◆ GIVEN INFORMATION:
**src/rtl/irq_inject_sched.sv**
```systemverilog
// Randomised interrupt injector: once the commit PC reaches START_PC, three independent
// channels raise ext/sft/tmr requests after LFSR-derived delays and wait for a handler ack.
module irq_inject_sched #(
  parameter int unsigned       PC_W       = 32,
  parameter logic [PC_W-1:0]   START_PC   = PC_W'(32'h8000015C),
  parameter logic [PC_W-1:0]   EXT_ACK_PC = PC_W'(32'h800000A6),
  parameter logic [PC_W-1:0]   SFT_ACK_PC = PC_W'(32'h800000BE),
  parameter logic [PC_W-1:0]   TMR_ACK_PC = PC_W'(32'h800000D6),
  parameter logic [PC_W-1:0]   TOHOST_PC  = PC_W'(32'h80000086),
  parameter int unsigned       STOP_CNT   = 32,
  parameter int unsigned       DLY_W      = 10,
  parameter logic [15:0]       LFSR_SEED  = 16'hACE1
) (
  input  logic            clk,
  input  logic            rst,
  input  logic            en,
  input  logic            cmt_valid,
  input  logic [PC_W-1:0] cmt_pc,
  output logic            ext_irq,
  output logic            sft_irq,
  output logic            tmr_irq,
  output logic            armed,
  output logic            done,
  output logic [31:0]     tohost_cnt,
  output logic [31:0]     cycle_cnt,
  output logic [31:0]     first_tohost_cycle
);

  typedef enum logic [1:0] {ChIdle, ChWait, ChAssert, ChDone} ch_state_e;

  localparam logic [15:0]    LfsrMask = 16'hB400;
  localparam logic [DLY_W:0] DlyOne   = (DLY_W + 1)'(1);

  logic            hit_start, hit_tohost;
  logic [2:0]      ack_hit;
  logic            stop;
  logic [15:0]     lfsr_q;
  logic [31:0]     cycle_cnt_q, tohost_cnt_q, first_q;
  logic            first_seen_q, armed_q;
  logic [2:0]      irq_q;
  ch_state_e       ch_state_q [3];
  logic [DLY_W:0]  ch_cnt_q   [3];
  logic [DLY_W:0]  dly_load   [3];

  assign hit_start  = cmt_valid && (cmt_pc == START_PC);
  assign hit_tohost = cmt_valid && (cmt_pc == TOHOST_PC);
  assign ack_hit    = {cmt_valid && (cmt_pc == TMR_ACK_PC),
                       cmt_valid && (cmt_pc == SFT_ACK_PC),
                       cmt_valid && (cmt_pc == EXT_ACK_PC)};

  assign stop = tohost_cnt_q > 32'(STOP_CNT);

  // Each channel draws its delay from a different, overlapping LFSR window.
  assign dly_load[0] = {1'b0, lfsr_q[DLY_W-1:0]} + DlyOne;
  assign dly_load[1] = {1'b0, lfsr_q[DLY_W+2:3]} + DlyOne;
  assign dly_load[2] = {1'b0, lfsr_q[DLY_W+5:6]} + DlyOne;

  always_ff @(posedge clk) begin
    if (rst) begin
      lfsr_q       <= LFSR_SEED;
      cycle_cnt_q  <= '0;
      tohost_cnt_q <= '0;
      first_q      <= '0;
      first_seen_q <= 1'b0;
      armed_q      <= 1'b0;
      irq_q        <= '0;
      for (int i = 0; i < 3; i++) begin
        ch_state_q[i] <= ChIdle;
        ch_cnt_q[i]   <= '0;
      end
    end else begin
      cycle_cnt_q <= cycle_cnt_q + 32'd1;
      lfsr_q      <= lfsr_q[0] ? ((lfsr_q >> 1) ^ LfsrMask) : (lfsr_q >> 1);
      if (hit_tohost && (tohost_cnt_q != '1)) begin
        tohost_cnt_q <= tohost_cnt_q + 32'd1;
      end
      if (hit_tohost && !first_seen_q) begin
        first_seen_q <= 1'b1;
        first_q      <= cycle_cnt_q;
      end
      if (en && hit_start) begin
        armed_q <= 1'b1;
      end
      for (int i = 0; i < 3; i++) begin
        unique case (ch_state_q[i])
          ChIdle: begin
            if (armed_q && en) begin
              ch_state_q[i] <= ChWait;
              ch_cnt_q[i]   <= dly_load[i];
            end
          end
          ChWait: begin
            if (stop) begin
              ch_state_q[i] <= ChDone;
            end else if (en) begin
              if (ch_cnt_q[i] == DlyOne) begin
                ch_state_q[i] <= ChAssert;
                irq_q[i]      <= 1'b1;
              end
              ch_cnt_q[i] <= ch_cnt_q[i] - DlyOne;
            end
          end
          // Only the handler ack releases an asserted request.
          ChAssert: begin
            if (ack_hit[i]) begin
              irq_q[i] <= 1'b0;
              if (stop) begin
                ch_state_q[i] <= ChDone;
              end else begin
                ch_state_q[i] <= ChWait;
                ch_cnt_q[i]   <= dly_load[i];
              end
            end
          end
          ChDone: begin
          end
        endcase
      end
    end
  end

  assign ext_irq            = irq_q[0];
  assign sft_irq            = irq_q[1];
  assign tmr_irq            = irq_q[2];
  assign armed              = armed_q;
  assign done               = (ch_state_q[0] == ChDone) && (ch_state_q[1] == ChDone) &&
                              (ch_state_q[2] == ChDone);
  assign tohost_cnt         = tohost_cnt_q;
  assign cycle_cnt          = cycle_cnt_q;
  assign first_tohost_cycle = first_q;

endmodule

```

◆ WHAT THIS TASK INVOLVES:
Return every record in full, word for word.

◆ SOLVED PROBLEM:
**src/rtl/irq_inject_sched.sv**
```systemverilog
// Randomised interrupt injector: once the commit PC reaches START_PC, three independent
// channels raise ext/sft/tmr requests after LFSR-derived delays and wait for a handler ack.
module irq_inject_sched #(
  parameter int unsigned       PC_W       = 32,
  parameter logic [PC_W-1:0]   START_PC   = PC_W'(32'h8000015C),
  parameter logic [PC_W-1:0]   EXT_ACK_PC = PC_W'(32'h800000A6),
  parameter logic [PC_W-1:0]   SFT_ACK_PC = PC_W'(32'h800000BE),
  parameter logic [PC_W-1:0]   TMR_ACK_PC = PC_W'(32'h800000D6),
  parameter logic [PC_W-1:0]   TOHOST_PC  = PC_W'(32'h80000086),
  parameter int unsigned       STOP_CNT   = 32,
  parameter int unsigned       DLY_W      = 10,
  parameter logic [15:0]       LFSR_SEED  = 16'hACE1
) (
  input  logic            clk,
  input  logic            rst,
  input  logic            en,
  input  logic            cmt_valid,
  input  logic [PC_W-1:0] cmt_pc,
  output logic            ext_irq,
  output logic            sft_irq,
  output logic            tmr_irq,
  output logic            armed,
  output logic            done,
  output logic [31:0]     tohost_cnt,
  output logic [31:0]     cycle_cnt,
  output logic [31:0]     first_tohost_cycle
);

  typedef enum logic [1:0] {ChIdle, ChWait, ChAssert, ChDone} ch_state_e;

  localparam logic [15:0]    LfsrMask = 16'hB400;
  localparam logic [DLY_W:0] DlyOne   = (DLY_W + 1)'(1);

  logic            hit_start, hit_tohost;
  logic [2:0]      ack_hit;
  logic            stop;
  logic [15:0]     lfsr_q;
  logic [31:0]     cycle_cnt_q, tohost_cnt_q, first_q;
  logic            first_seen_q, armed_q;
  logic [2:0]      irq_q;
  ch_state_e       ch_state_q [3];
  logic [DLY_W:0]  ch_cnt_q   [3];
  logic [DLY_W:0]  dly_load   [3];

  assign hit_start  = cmt_valid && (cmt_pc == START_PC);
  assign hit_tohost = cmt_valid && (cmt_pc == TOHOST_PC);
  assign ack_hit    = {cmt_valid && (cmt_pc == TMR_ACK_PC),
                       cmt_valid && (cmt_pc == SFT_ACK_PC),
                       cmt_valid && (cmt_pc == EXT_ACK_PC)};

  assign stop = tohost_cnt_q > 32'(STOP_CNT);

  // Each channel draws its delay from a different, overlapping LFSR window.
  assign dly_load[0] = {1'b0, lfsr_q[DLY_W-1:0]} + DlyOne;
  assign dly_load[1] = {1'b0, lfsr_q[DLY_W+2:3]} + DlyOne;
  assign dly_load[2] = {1'b0, lfsr_q[DLY_W+5:6]} + DlyOne;

  always_ff @(posedge clk) begin
    if (rst) begin
      lfsr_q       <= LFSR_SEED;
      cycle_cnt_q  <= '0;
      tohost_cnt_q <= '0;
      first_q      <= '0;
      first_seen_q <= 1'b0;
      armed_q      <= 1'b0;
      irq_q        <= '0;
      for (int i = 0; i < 3; i++) begin
        ch_state_q[i] <= ChIdle;
        ch_cnt_q[i]   <= '0;
      end
    end else begin
      cycle_cnt_q <= cycle_cnt_q + 32'd1;
      lfsr_q      <= lfsr_q[0] ? ((lfsr_q >> 1) ^ LfsrMask) : (lfsr_q >> 1);
      if (hit_tohost && (tohost_cnt_q != '1)) begin
        tohost_cnt_q <= tohost_cnt_q + 32'd1;
      end
      if (hit_tohost && !first_seen_q) begin
        first_seen_q <= 1'b1;
        first_q      <= cycle_cnt_q;
      end
      if (en && hit_start) begin
        armed_q <= 1'b1;
      end
      for (int i = 0; i < 3; i++) begin
        unique case (ch_state_q[i])
          ChIdle: begin
            if (armed_q && en) begin
              ch_state_q[i] <= ChWait;
              ch_cnt_q[i]   <= dly_load[i];
            end
          end
          ChWait: begin
            if (stop) begin
              ch_state_q[i] <= ChDone;
            end else if (en) begin
              if (ch_cnt_q[i] == DlyOne) begin
                ch_state_q[i] <= ChAssert;
                irq_q[i]      <= 1'b1;
              end
              ch_cnt_q[i] <= ch_cnt_q[i] - DlyOne;
            end
          end
          // Only the handler ack releases an asserted request.
          ChAssert: begin
            if (ack_hit[i]) begin
              irq_q[i] <= 1'b0;
              if (stop) begin
                ch_state_q[i] <= ChDone;
              end else begin
                ch_state_q[i] <= ChWait;
                ch_cnt_q[i]   <= dly_load[i];
              end
            end
          end
          ChDone: begin
          end
        endcase
      end
    end
  end

  assign ext_irq            = irq_q[0];
  assign sft_irq            = irq_q[1];
  assign tmr_irq            = irq_q[2];
  assign armed              = armed_q;
  assign done               = (ch_state_q[0] == ChDone) && (ch_state_q[1] == ChDone) &&
                              (ch_state_q[2] == ChDone);
  assign tohost_cnt         = tohost_cnt_q;
  assign cycle_cnt          = cycle_cnt_q;
  assign first_tohost_cycle = first_q;

endmodule

```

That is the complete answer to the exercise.